Material provided:
*** Block opens ***

### src/rtl/ea_ctrl.sv
module ea_ctrl
  import ea_pkg::*;
(
  input  ea_state_e  state_q,
  input  logic       start,
  input  logic [2:0] mode_in,
  input  logic [2:0] mode_q,
  input  logic       mem_valid,
  output ea_state_e  state_d,
  output logic       accept
);
  assign accept = (state_q == ST_IDLE) && start;

  always_comb begin
    state_d = state_q;
    case (state_q)
      ST_IDLE: begin
        if (start) begin
          if (mode_in == MD_BAD)            state_d = ST_FIN;
          else if (md_needs_ix(mode_in))    state_d = ST_RIX;
          else if (md_needs_base(mode_in))  state_d = ST_RBASE;
          else if (md_is_indirect(mode_in)) state_d = ST_PTR;
          else                              state_d = ST_OPND;
        end
      end
      ST_RIX: begin
        if (md_needs_base(mode_q))       state_d = ST_RBASE;
        else if (md_is_indirect(mode_q)) state_d = ST_PTR;
        else                             state_d = ST_OPND;
      end
      ST_RBASE: state_d = ST_OPND;
      ST_PTR:   if (mem_valid) state_d = ST_OPND;
      ST_OPND:  if (mem_valid) state_d = ST_FIN;
      ST_FIN:   state_d = ST_IDLE;
      default:  state_d = ST_IDLE;
    endcase
  end
endmodule

### src/rtl/ea_addr_gen.sv
module ea_addr_gen
  import ea_pkg::*;
#(
  parameter int WORD_W = 10
) (
  input  logic              ptr_phase,
  input  logic [2:0]        mode,
  input  logic [WORD_W-1:0] konst,
  input  logic [WORD_W-1:0] ix,
  input  logic [WORD_W-1:0] base,
  input  logic [WORD_W-1:0] ptr,
  output logic [WORD_W-1:0] addr
);
  always_comb begin
    if (ptr_phase) begin
      addr = (mode == MD_PRE) ? konst + ix : konst;
    end else begin
      case (mode)
        MD_ABS:  addr = konst;
        MD_IDX:  addr = konst + ix;
        MD_IND:  addr = ptr;
        MD_POST: addr = ptr + ix;
        MD_PRE:  addr = ptr;
        MD_RIND: addr = base;
        MD_BIDX: addr = base + ix;
        default: addr = konst;
      endcase
    end
  end
endmodule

*** Block closes ***

Task description:
With the first line of the records as the start and the line holding "ST_IDLE: begin" as the end, please copy exactly those lines and no others.

Task solution:
### src/rtl/ea_ctrl.sv
module ea_ctrl
  import ea_pkg::*;
(
  input  ea_state_e  state_q,
  input  logic       start,
  input  logic [2:0] mode_in,
  input  logic [2:0] mode_q,
  input  logic       mem_valid,
  output ea_state_e  state_d,
  output logic       accept
);
  assign accept = (state_q == ST_IDLE) && start;

  always_comb begin
    state_d = state_q;
    case (state_q)
      ST_IDLE: begin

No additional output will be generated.